If your member will be eating a meal later than they usually do, they could eat a small snack at their usual mealtime and then a little less when dinner is served to help prevent hypoglycemia. Your member can check with the host to see when they will be eating and if there will be any healthy appetizers available. If no healthy options before mealtime will be available, they should consider packing a small snack or offer to bring a healthy appetizer to share, like a platter of raw vegetables or low-fat cheese.

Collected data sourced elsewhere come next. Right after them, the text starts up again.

$ cat config.mk
export PLATFORM = sky130hd
export DESIGN_NAME = mdio_mgmt_master
export DESIGN_NICKNAME = d
export VERILOG_FILES = /design/src/rtl/mdio_pkg.sv /design/src/rtl/mdio_clk_div.sv /design/src/rtl/mdio_frame_seq.sv /design/src/rtl/mdio_maint_reg.sv /design/src/rtl/mdio_mgmt_master.sv
export SDC_FILE = /design/constraint.sdc
export NUM_CORES = 1
export LEC_CHECK = 0
export BUFFER_PORTS_ARGS = -buffer_cell sky130_fd_sc_hd__buf_2
export CAP_MARGIN = 20
export CORE_ASPECT_RATIO = 1.4
export CORE_MARGIN = 10
export CORE_UTILIZATION = 50
export DETAILED_ROUTE_END_ITERATION = 10
export HOLD_SLACK_MARGIN = 0.1
export PLACE_DENSITY = 0.8
export REMOVE_ABC_BUFFERS = 1
export SLEW_MARGIN = 20
export SYNTH_ARGS = -nofsm -noshare
export SYNTH_HDL_FRONTEND = slang
export SYNTH_HIERARCHICAL = 1
export SYNTH_SLANG_ARGS = --single-unit
$ cat constraint.sdc
create_clock -name clk -period 2.2 [get_ports clk]
set_input_delay 0.22 -clock clk [delete_from_list [all_inputs] [get_ports clk]]
set_output_delay 0.22 -clock clk [all_outputs]
set_load 0.02 [all_outputs]
$ cat src/rtl/mdio_pkg.sv
package mdio_pkg;
  localparam int FRAME_W  = 32;
  localparam int DATA_W   = 16;
  localparam int IDLE_BIT = 2;
  // frame bits (counted from the first bit after preamble) at which a read releases the line
  localparam int REL_POS  = 14;
  localparam int CAP_POS  = 16;

  typedef enum logic [1:0] {
    OPC_WRITE = 2'b01,
    OPC_READ  = 2'b10
  } mgmt_op_e;

  typedef struct packed {
    logic [1:0]        sof;
    logic [1:0]        op;
    logic [4:0]        phy;
    logic [4:0]        regn;
    logic [1:0]        ta;
    logic [DATA_W-1:0] data;
  } maint_word_t;
endpackage

$ cat src/rtl/mdio_clk_div.sv
module mdio_clk_div #(
  parameter int DIV = 48
) (
  input  logic clk,
  input  logic rst,
  input  logic run,
  output logic mdc,
  output logic rise_evt,
  output logic fall_evt
);
  localparam int CW   = (DIV > 2) ? $clog2(DIV) : 2;
  localparam int HALF = DIV / 2;

  logic [CW-1:0] cnt;

  assign rise_evt = run && (cnt == CW'(HALF - 1));
  assign fall_evt = run && (cnt == CW'(DIV - 1));

  always_ff @(posedge clk) begin
    if (rst || !run) begin
      cnt <= '0;
      mdc <= 1'b0;
    end else begin
      if (fall_evt) cnt <= '0;
      else          cnt <= cnt + 1'b1;
      if (rise_evt)      mdc <= 1'b1;
      else if (fall_evt) mdc <= 1'b0;
    end
  end
endmodule

$ cat src/rtl/mdio_frame_seq.sv
module mdio_frame_seq
  import mdio_pkg::*;
#(
  parameter int PRE_BITS = 32
) (
  input  logic              clk,
  input  logic              rst,
  input  logic              start,
  input  logic              abort,
  input  logic              rise_evt,
  input  logic              fall_evt,
  input  logic [FRAME_W-1:0] word,
  input  logic              mdio_i,
  output logic              busy,
  output logic              mdio_o,
  output logic              mdio_oe,
  output logic              cap_vld,
  output logic              cap_bit
);
  localparam int TOTAL = PRE_BITS + FRAME_W;
  localparam int IW    = $clog2(TOTAL + 1);

  logic [IW-1:0] idx;
  maint_word_t   w;
  logic          is_rd;

  assign w     = maint_word_t'(word);
  assign is_rd = (w.op == OPC_READ);

  function automatic logic bit_at(input int i, input logic [FRAME_W-1:0] v);
    int k;
    if (i < PRE_BITS) return 1'b1;
    k = FRAME_W - 1 - (i - PRE_BITS);
    return v[k[4:0]];
  endfunction

  function automatic logic released(input int i, input logic rd);
    return rd && (i >= PRE_BITS + REL_POS);
  endfunction

  assign cap_vld = busy && rise_evt && is_rd && (int'(idx) >= PRE_BITS + CAP_POS);
  assign cap_bit = mdio_i;

  always_ff @(posedge clk) begin
    if (rst || abort) begin
      busy    <= 1'b0;
      idx     <= '0;
      mdio_o  <= 1'b1;
      mdio_oe <= 1'b0;
    end else if (start) begin
      busy    <= 1'b1;
      idx     <= '0;
      mdio_o  <= 1'b1;
      mdio_oe <= 1'b1;
    end else if (busy && fall_evt) begin
      if (int'(idx) == TOTAL - 1) begin
        busy    <= 1'b0;
        idx     <= '0;
        mdio_o  <= 1'b1;
        mdio_oe <= 1'b0;
      end else begin
        idx     <= idx + 1'b1;
        mdio_o  <= bit_at(int'(idx) + 1, word);
        mdio_oe <= !released(int'(idx) + 1, is_rd);
      end
    end
  end
endmodule

$ cat src/rtl/mdio_maint_reg.sv
module mdio_maint_reg
  import mdio_pkg::*;
(
  input  logic               clk,
  input  logic               rst,
  input  logic               load,
  input  logic [FRAME_W-1:0] load_word,
  input  logic               cap_vld,
  input  logic               cap_bit,
  output logic [FRAME_W-1:0] word
);
  always_ff @(posedge clk) begin
    if (rst) begin
      word <= '0;
    end else if (load) begin
      word <= load_word;
    end else if (cap_vld) begin
      word[DATA_W-1:0] <= {word[DATA_W-2:0], cap_bit};
    end
  end
endmodule

$ cat src/rtl/mdio_mgmt_master.sv
module mdio_mgmt_master
  import mdio_pkg::*;
#(
  parameter int CLK_DIV  = 48,
  parameter int PRE_BITS = 32
) (
  input  logic        clk,
  input  logic        rst,
  input  logic        mgmt_en,
  input  logic        wr_stb,
  input  logic [31:0] wr_word,
  output logic [31:0] maint_word,
  output logic [31:0] status_word,
  output logic        mdc,
  output logic        mdio_o,
  output logic        mdio_oe,
  input  logic        mdio_i
);
  logic busy, accept, abort, run;
  logic rise_evt, fall_evt, cap_vld, cap_bit;

  assign accept = wr_stb && mgmt_en && !busy;
  assign abort  = busy && !mgmt_en;
  assign run    = busy && mgmt_en;

  always_comb begin
    status_word           = '0;
    status_word[IDLE_BIT] = ~busy;
  end

  mdio_clk_div #(.DIV(CLK_DIV)) u_div (
    .clk(clk), .rst(rst), .run(run),
    .mdc(mdc), .rise_evt(rise_evt), .fall_evt(fall_evt)
  );

  mdio_maint_reg u_reg (
    .clk(clk), .rst(rst), .load(accept), .load_word(wr_word),
    .cap_vld(cap_vld), .cap_bit(cap_bit), .word(maint_word)
  );

  mdio_frame_seq #(.PRE_BITS(PRE_BITS)) u_seq (
    .clk(clk), .rst(rst), .start(accept), .abort(abort),
    .rise_evt(rise_evt), .fall_evt(fall_evt), .word(maint_word),
    .mdio_i(mdio_i), .busy(busy), .mdio_o(mdio_o), .mdio_oe(mdio_oe),
    .cap_vld(cap_vld), .cap_bit(cap_bit)
  );
endmodule

### After elaboration in Yosys (flattened, before gate mapping)

Index checks and enable logic that the tools add are counted.

* output and inout port bits: 67
* flip-flop bits (word level): 49

* magnitude comparators: 4
* $add $sub $neg: 5
* eq/ne operators: 4
* multiplexer cells: 21
* reductions and logical operators: 24
* bitwise gates (word level): 1

Operator list (number)
* 16-bit 2-to-1 mux: 2
* 1-bit 2-to-1 mux: 17
* 1-bit logical AND: 11
* 7-bit by 1-bit adder with 8-bit output, second input constant: 1
* 8-bit by 6-bit >= comparator with 1-bit output, second input constant: 1
* 8-bit by 6-bit less-than comparator with 1-bit output, second input constant: 1
* 2-bit nonzero test: 4
* 7-bit by 1-bit adder with 7-bit output, second input constant: 1
* 7-bit == test, second input constant: 1
* 7-bit by 6-bit >= comparator with 1-bit output, second input constant: 1
* 7-bit 2-to-1 mux: 1
* 6-bit by 1-bit adder with 6-bit output, second input constant: 1
* 6-bit by 5-bit == test with 1-bit output, second input constant: 1
* 6-bit == test, second input constant: 1
* 5-bit by 6-bit less-than comparator with 1-bit output, second input constant: 1
* 1-bit binary-select mux with 5-bit select: 1
* 1-bit by 5-bit subtractor with 5-bit output, first input constant: 1
* 5-bit by 1-bit subtractor with 5-bit output, second input constant: 1
* 1-bit logical NOT: 4
* 2-bit OR reduction: 2
* 2-bit == test, second input constant: 1
* 1-bit logical OR: 2
* 2-bit AND reduction: 1
* 1-bit NOT: 1

### Logic depth before layout (Yosys ltp)

Gate-level depths: netlist (run 1).

* word-level depth: 9
* gate-level depth with buffers: 10
* mapped depth without buffers: 8

### Modules after synthesis

The synthesis (run 1) kept the hierarchy.

By module, submodules not included
* mdio_maint_reg: cells each 123, sequential area each 640.6 sq um, area each 1318.8 sq um, instances 1
* mdio_frame_seq: cells each 115, sequential area each 200.2 sq um, area each 991.0 sq um, instances 1
* mdio_clk_div: cells each 36, sequential area each 140.1 sq um, area each 342.8 sq um, instances 1
* mdio_mgmt_master: cells each 36, sequential area each 0.0 sq um, area each 265.3 sq um, instances 1

### Worst setup path before layout (run 1)

OpenSTA, ideal clock, no wires.

* kind: flip-flop to flip-flop
* from: register u_div.cnt[0]
* to: register u_reg.word[10]
* arrival time: 1876 ps
* stages on the path, launching flop included: 10
* buffers on the path: 2
* setup slack: 191 ps
* cell sequence: dfxtp_1 > ha_1 > and3_2 > and4_1 > nand2_1 > nor4_1 > buf_6 > buf_12 > mux2i_1 > a211oi_2

* cells in the longest elaborated chain, start to end: 6

Ends and longest elaborated chain
* start: declaration: line mdio_clk_div.sv:14 `logic [CW-1:0] cnt;`
* start signal: assignment: line mdio_clk_div.sv:25 `else cnt <= cnt + 1'b1;`
* 6-bit by 5-bit == test with 1-bit output: line mdio_clk_div.sv:16 `assign rise_evt = run && (cnt == CW'(HALF - 1));`
* 1-bit logical AND: line mdio_clk_div.sv:16
* via rise_evt: line mdio_mgmt_master.sv:20 `logic rise_evt, fall_evt, cap_vld, cap_bit;`
* 1-bit logical AND (3 in series): line mdio_frame_seq.sv:41 `assign cap_vld = busy && rise_evt && is_rd && (int'(idx) >= PRE_BITS + CAP_POS);`
* via cap_vld: line mdio_mgmt_master.sv:20
* 2-bit nonzero test (no line)
* end signal: assignment: line mdio_maint_reg.sv:16 `word <= load_word;`
* end signal: indexed assignment: line mdio_maint_reg.sv:18 `word[DATA_W-1:0] <= {word[DATA_W-2:0], cap_bit};`
* end: declaration: line mdio_maint_reg.sv:10 `output logic [FRAME_W-1:0] word`

The timed path passes the listed nets, and every way through them passes these cells.
A chain may end at the register's enable or synchronous reset.

### Worst setup path after layout (run 1)

* from: register u_div.cnt[0]
* to: register u_reg.word[3]

The elaborated chain is that of the path after synthesis.

==> metrics.txt, run 1 <==
status complete, no violations; Num CTS Buffers 5; RePlAce Congestion 0.920; Layout Area Growth over Synthesis 14.5%; #FFs+latches synth 49; r2r setup slk between 0.09 and 0.1 ns; Peak supply drop approximately 0.38 mV; Die ar. 9330 um^2; die width 84.6 um; Synthesis Warnings 6; Mapped Avg Cell Area 9.41 um^2; Yosys cell types 55; Ports about 100; Max-cap violations 0; nets approximately 420; GR Overflow Total 0; Clock Pin Slew Worst Setup and Hold Paths 0.09 ns; Final setup viols 0; crit share post-route 95.9%; final instance area 3340 um^2; total power per unit cell area 540 nW/um^2; CORE AREA 5610 um^2; final hold vios 0; Mapped Area 2920 um^2; die extent in y 110 um; area of the multi-input gates 1660 um^2; CTS tree yes; top cells by area, synth dfxtp_1 (34%), mux2i_1 (11%), buf_4 (9.0%); Required @ worst endpoint between 2 and 2.5 ns; clk_skew 0.00841 ns; worst-path fanout max 8; reg2reg start u_div/cnt[0]; Critical path origin u_div/cnt[0]; critical path endpoint category flop; clk sinks just under 50; dominant cell type by area after synthesis dfxtp_1; final core area utilization around three fifths; kind of critical path reg -> reg; Hold WS 0.153 ns; worst hold-check path type in -> reg; dpl cell area 3190 um^2; Worst EP arrival 2.27 ns; Psw 0.512 mW; Initial Utilization approximately 52%; Post-Route WL 7.28 mm; H-tree depth 2; Worst Max-Slew Pin Slew 0.547 ns; Worst R2R End u_reg/word[3]; Hold Buf Count CTS 0; Port Buf Inserts 72; Clk Latency, worst-skew pair 0.30 ns; critical path capture point u_reg/word[3]; FF/Latch Area 985 um^2; gr usage total 14.6%; DRT Pass-1 Iters 4; largest net degree at the start of global routing 36; DP Wirelength 5.63 mm; drc violations 0; Vias/cell 5.27; Root Buffer clkbuf_8; Reg power frac 53.3%; most common cell after layout, fill and taps aside buf_2; Synth top area share 33.6%; Gate power share 17.5%; top sig layer met4; Slew Viols, Final 0; layout cells sized above 1 33.1%; met3 routed WL 433 um; ANT cells 0; Leakage 1.38 nW; register area share after synthesis between 30% and 40%; Final ANT Viol Nets 0; wl on met1 2.62 mm; Net Sw Frac around 28%; clock share of power 29.2%; Internal Power 1.29 mW; met2 WL post-DR between 4 and 5 mm; Filler Cell Count 511; CTS Buffer Depth 2; R2R depth 9; antenna violations before repair 0; Wirelength per Cell 16.2 um; Max Freq between 400 and 500 MHz; cell row count 32; vias in the first global route 2404; global-route wire length before repair 11.4 mm; vias 2364; Initial DRC Count 110; Final min period around 2.1 ns; Syn Inst Count 310; crit start category flop; Rel. slew slack between 60 and 70%; most frequent cells in the layout buf_2 (72), dfxtp_1 (46), conb_1 (31), mux2i_1 (31), nor2_1 (29)
[worst max-delay path, cell delays in order (launching register included)]
cell	delay [ns]
dfxtp_2	0.35
ha_2	0.21
and3_2	0.22
and4_1	0.19
nand2_1	0.08
nor4_4	0.26
buf_4	0.19
buf_12	0.15
mux2i_1	0.22
a211oi_1	0.10
[worst min-delay path by stage]
stage / start / endpoint / cells past startpoint
2_1_floorplan: rst / u_reg/word[10] / 1
3_3_place_gp: u_div/cnt[0] / u_div/cnt[0] / 1
3_5_place_dp: u_div/cnt[0] / u_div/cnt[0] / 1
4_1_cts: wr_word[31] / u_reg/word[31] / 3
5_1_grt: wr_word[17] / u_reg/word[17] / 3
6_report: wr_word[30] / u_reg/word[30] / 3
[registers in the layout (all words and copies together), names as in the netlist]
name and cells:
u_reg/word 32, u_seq/mdio_oe 1, u_seq/busy 1, u_seq/mdio_o 1
u_div/mdc 1, u_seq/idx 7, u_div/cnt 6
[final cells by class]
cell class / count / share of cell area (%)
timing repair buffer: 84 / 14.5
multi-input combinational: 231 / 49.8
clock buffer: 7 / 2.58
sequential: 49 / 29.5
inverter: 10 / 1.12
tap: 68 / 2.55
[power groups by stage]
stage / Combinational [mW] / Clock (mW) / Sequential (mW)
after floorplan: 0.153 / 0 / 1.02
after global placement: 0.307 / 0 / 0.980
after detailed placement: 0.311 / 0 / 0.982
after CTS: 0.312 / 0.542 / 0.961
after global routing: 0.342 / 0.577 / 0.968
final: 0.315 / 0.528 / 0.961
[through the flow]
| step | total power, mW | setup TNS, ns | std cells | setup WS, ns |
|---|---|---|---|---|
| finish | 1.80 | 0 | 449 | 0.0906 |
| detailed placement | 1.29 | 0 | 440 | 0.0660 |
| global route | 1.89 | -0.0890 | 449 | -0.0192 |
| global placement | 1.29 | 0 | 440 | 0.138 |
| CTS | 1.81 | 0 | 447 | 0.0464 |
| floorplan | 1.17 | -26.10 | 290 | -1.69 |
[timing repair]
action                     4_1_cts  5_1_grt
setup endpoints to repair        0       17
buffers inserted                 0        1
resized for setup                0        8
[synthesized netlist by cell type, drive strengths merged]
master / n
a2111oi: 1
a211oi: 17
a21oi: 10
a22oi: 1
a311oi: 1
a31o: 1
a31oi: 4
and2: 2
and2b: 1
and3: 3
and3b: 1
and4: 1
buf: 46
clkbuf: 4
conb: 1
dfxtp: 49
ha: 3
inv: 10
mux2: 15
mux2i: 32
nand2: 10
nand2b: 2
nand3: 5
nand3b: 1
nand4: 1
nor2: 29
nor2b: 18
nor3: 5
nor3b: 3
nor4: 2
nor4b: 3
o21ai: 5
o22ai: 8
o41ai: 1
or3: 4
xnor2: 7
xor2: 3
[cell families after synthesis]
family          after synthesis  synth area share (%)
other cells                   1                 0.129
mux                          47                  16.9
xor+xnor                     10                  4.16
simple gates                 91                  17.8
fa+ha+maj                     3                  1.29
buf+inv                      60                  14.2
compound gates               49                  12.0
flops                        49                  33.6
[layer usage]
metal | up-vias | GRT usage [%]
met4 | 0 | 6.25
li1 | 1158 | -
met5 | - | 0
met1 | 1128 | 14.3
met3 | 15 | 4.33
met2 | 63 | 27.8
Note: power is estimated with default switching activity, not from simulation.
==> inputs of run 2 (changes only) <==
ABC_AREA = 1   (was default)
==> run 2 against run 1 <==
Total power is 1.0% lower. Cell count is 31% higher. Non-clock buffer count is 5 lower. Utilization is 1.6 points lower. Sequential power hardly changed. Global-route usage is 0.73 points higher. Synthesized area is 0.13% lower. Via count is 18% higher. First-iteration DRC count is 58% higher.
==> metrics.txt, run 2 <==
status complete, no violations; placed cells 578; Worst Max-Slew Pin Slew 0.666 ns; DP Wirelength 5.68 mm; Root Buffer clkbuf_8; clk sinks 49; DRT Pass-1 Iters 4; worst hold-check path type in -> reg; Rel. slew slack between 50% and 60%; nets 557; Pwr Total 1.79 mW; total power per unit cell area 549 nW/um^2; Worst EP arrival 2.06 ns; die width 84.5 um; Port Buf Inserts 72; Slew Viols, Final 0; Die ar. 9330 um^2; Filler Cell Count 572; Final ANT Viol Nets 0; Mapped Area roughly 2900 um^2; crit share post-route ~84%; kind of critical path reg -> reg; #FFs+latches synth 49; Hold Crit Start wr_word[30]; Initial Utilization approximately 52%; Ports approximately 100; drc violations 0; cell row count 32; Post-Route WL around 7.1 mm; Synth top area share 33.7%; GR Overflow Total 0; Num CTS Buffers 5; largest family of logic cells by synthesized area simple AND/OR/NAND/NOR gates; antenna violations before repair 0; Clock Pin Slew Worst Setup and Hold Paths 0.09 ns; post-synthesis mux area share 0%; Layout Area Growth over Synthesis 11.6%; gr usage total 15.3%; Synth Area in Compound Gates 6.14%; max reg flops 32; Hold Buf Count CTS 0; clk_skew approximately 0.0067 ns; Leakage 1.75 nW; CTS tree yes; Peak supply drop 0.422 mV; ys flop type dfxtp_1; most frequent cells in the layout nand2_1 (121), buf_2 (72), nand3_1 (59); most common cell after layout, fill and taps aside nand2_1; global-route wire length before repair 12.1 mm; largest net degree at the start of global routing 33; die extent in y 110 um; Top reg by flops u_reg/word; ANT cells 0; non-filler instance count after layout around 600; Synthesis Warnings 6; Clk Latency, worst-skew pair about 0.30 ns; biggest regs u_reg/word: 32 flops, u_seq/idx: 7 flops, u_div/cnt: 6 flops; Required @ worst endpoint around 2.4 ns; Mapped Avg Cell Area 6.46 um^2; RSZ-0062 raised after global routing false; Critical path origin u_seq/busy; top cells by area, synth dfxtp_1 (34%), nand2_1 (16%), nand3_1 (10%); Synth Area in Adders 1.29%; list of most frequent post-synthesis cells nand2_1 (121), nand3_1 (59), inv_1 (55), nor2_1 (55), dfxtp_1 (49); Synth Area in XOR/XNOR 2.62%; dpl cell area 3170 um^2; layout cells sized above 1 approximately a fifth; post-CTS sizing 0; H-tree depth 2; CTS Buffer Depth 2; vias in the first global route 2677; Final setup viols 0; register area share after synthesis between 30% and 40%; Syn Inst Count between 400 and 500; EDFF count, synth 0; Initial DRC Count 174; post-synthesis simple-gate area fraction a little over a third; Post-CTS Setup Repair Bufs 0; CORE AREA 5610 um^2; Max-cap violations 0; dominant cell type by area after synthesis dfxtp_1; crit start category flop; Vias/cell 4.75; Final min period about 1.9 ns; cell with the most instances after synthesis nand2_1; worst-path fanout max 17; reg2reg start u_seq/busy; Max Freq 539 MHz; critical path endpoint category flop; Wirelength per Cell about 12 um; vias about 2800; async set or reset register ratio after synthesis 0%; RePlAce Congestion 0.887; Yosys cell types 29; final instance area ~3300 um^2; final hold vios 0
[run 2: layer usage]
layer	routed length [um]	vias up	share of wire [%]	GRT usage [%]
met3	591	16	8.3	5.36
met1	2850	1219	40	16.7
li1	-	1453	-	-
met4	179	0	2.5	6.49
met2	3480	96	49	26.5
met5	0	-	0	0
[run 2: path summary, 6_finish.rpt]
kind / to / slack, ns / cells past startpoint
max reg2reg: u_reg/word[2] / 0.34 / 13
max: u_reg/word[2] / 0.34 / 13
min: u_reg/word[30] / 0.14 / 3
min reg2reg: u_div/cnt[0] / 0.45 / 1
[run 2: layout make-up]
cell class / instances / area [um^2] / share of cell area, %
multi-input cells: 322 / 1460 / 45.0
inverters: 60 / 225 / 6.93
clock buffers: 7 / 76.3 / 2.35
well taps: 68 / 85.1 / 2.62
flip-flops and latches: 49 / 981 / 30.2
repair buffers: 79 / 413 / 12.7
clock inverters: 1 / 7.51 / 0.231
[run 2: worst max-delay path, stage by stage (launching register included)]
cell	delay, ns
dfxtp_1	0.46
nand2_1	0.08
inv_1	0.09
inv_1	0.06
nor2_1	0.10
and3_1	0.16
nand3_1	0.07
a21oi_1	0.14
buf_4	0.27
nor2_8	0.09
nand2_1	0.07
nand3_1	0.06
nand2_1	0.06
inv_1	0.04
[run 2: metrics by stage]
stage / utilization [%] / TNS (ns) / hold WS (ns) / worst slack, ns
after floorplan: - / -9.01 / 0.289 / -0.330
after global placement: 56.5 / 0 / 0.427 / 0.370
after detailed placement: 56.5 / 0 / 0.436 / 0.342
after CTS: 58.0 / 0 / 0.131 / 0.329
after global routing: 58.0 / 0 / 0.135 / 0.174
final: 58.0 / 0 / 0.140 / 0.344
[run 2: cells by family after synthesis]
kind of cell / Yosys count
other: 1
buffers and inverters: 110
AND/OR/NAND/NOR: 247
adder cells (fa/ha/maj): 3
flip-flops: 49
XOR/XNOR: 7
AO/OA/AOI/OAI: 34
[run 2: power by group]
part | switching (mW) | internal (mW) | total [mW]
Combinational | 0.217 | 0.0979 | 0.315
Clock | 0.286 | 0.225 | 0.512
Sequential | 0.0338 | 0.926 | 0.959
Total | 0.537 | 1.25 | 1.79
==> inputs of run 3 (changes only) <==
clock period = 1.9 ns   (was 2.2 ns; I/O delays follow)
==> run 3 against run 2 <==
Sequential power up 16%. Via count up 1.7%. Combinational power up 21%. Register-to-register slack worse by 0.20 ns. Global-route usage up 0.16 points. Setup slack worse by 0.20 ns. Cell count up 1.5%. Utilization up 2.0 points. Largest power group unchanged.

Be selective on the food choices and fit in favorites

Many traditional foods served during the holidays tend to be high in carbohydrates. Remind your members that they don’t have to sample everything that is offered. They should slow down and savor a small serving and count it in their meal plan. Another idea is to focus on dishes that may only be offered during this holiday season or once a year. If your members want a sweet treat, they should cut back on other carbs (like potatoes and bread) during the meal. Also, they should avoid or limit alcohol. Suggest calorie-free drinks such as water, tea, seltzer, or diet sodas instead of punch or mixed drinks.

Eat smaller portions

Your members should enjoy their favorite holiday treats, but in small portions, eating slowly and savoring the taste and texture. Being mindful of portions will help them better manage their blood glucose. Advise them to review their options first and then take two tablespoons “samples” of their favorites. But, keep in mind that even in small portions, these things can add up. To maintain blood glucose in the normal ranges, they need to keep their total carbohydrate intake similar to a regular day. If they eat more carbs or food than planned for, tell them not to think they have failed, they just need to make a plan to get back on track. 

Enjoy your fruits and vegetables

During the holidays, the vegetable selection tends to be limited. However, just a few simple vegetable dishes can add many nutrients to your member’s meals. Suggest they choose fruits and vegetables served raw, grilled, or steamed. They should avoid vegetables in creams, gravies, and butter. Members can bring a healthy vegetable dish such as a green salad, a side of steamed or roasted vegetables seasoned with delicious herbs or spices, or other non-starchy vegetables (like cauliflower, broccoli, or spinach. This will help fill them up to balance out other high-calorie, high carbohydrate, high-fat dishes offered during meals.

Stay physically active

Members should maintain their regular physical activity. Being active can be their secret holiday weapon. It will help make up for eating more than usual and reduce stress during this most stressful time of year. Recommend they break physical activity up into smaller chunks so it’s easier to schedule, like walking 10 minutes several times a day. Another idea is to start a new holiday tradition that involves walking together for a 5K, after-dinner walks or having active holiday events with physically active games and dancing.

Get adequate rest

Sleep loss can make it harder to manage blood glucose, and when someone is sleep deprived, they tend to eat more and prefer high-fat, high-sugar food. Members will be more successful if they aim for 7 to 8 hours per night to guard against mindless eating.

Most of all, remind your members what the holiday season is about—celebrating and connecting with the people they care about.

GA Foods wishes you and your family a happy, healthy holiday season!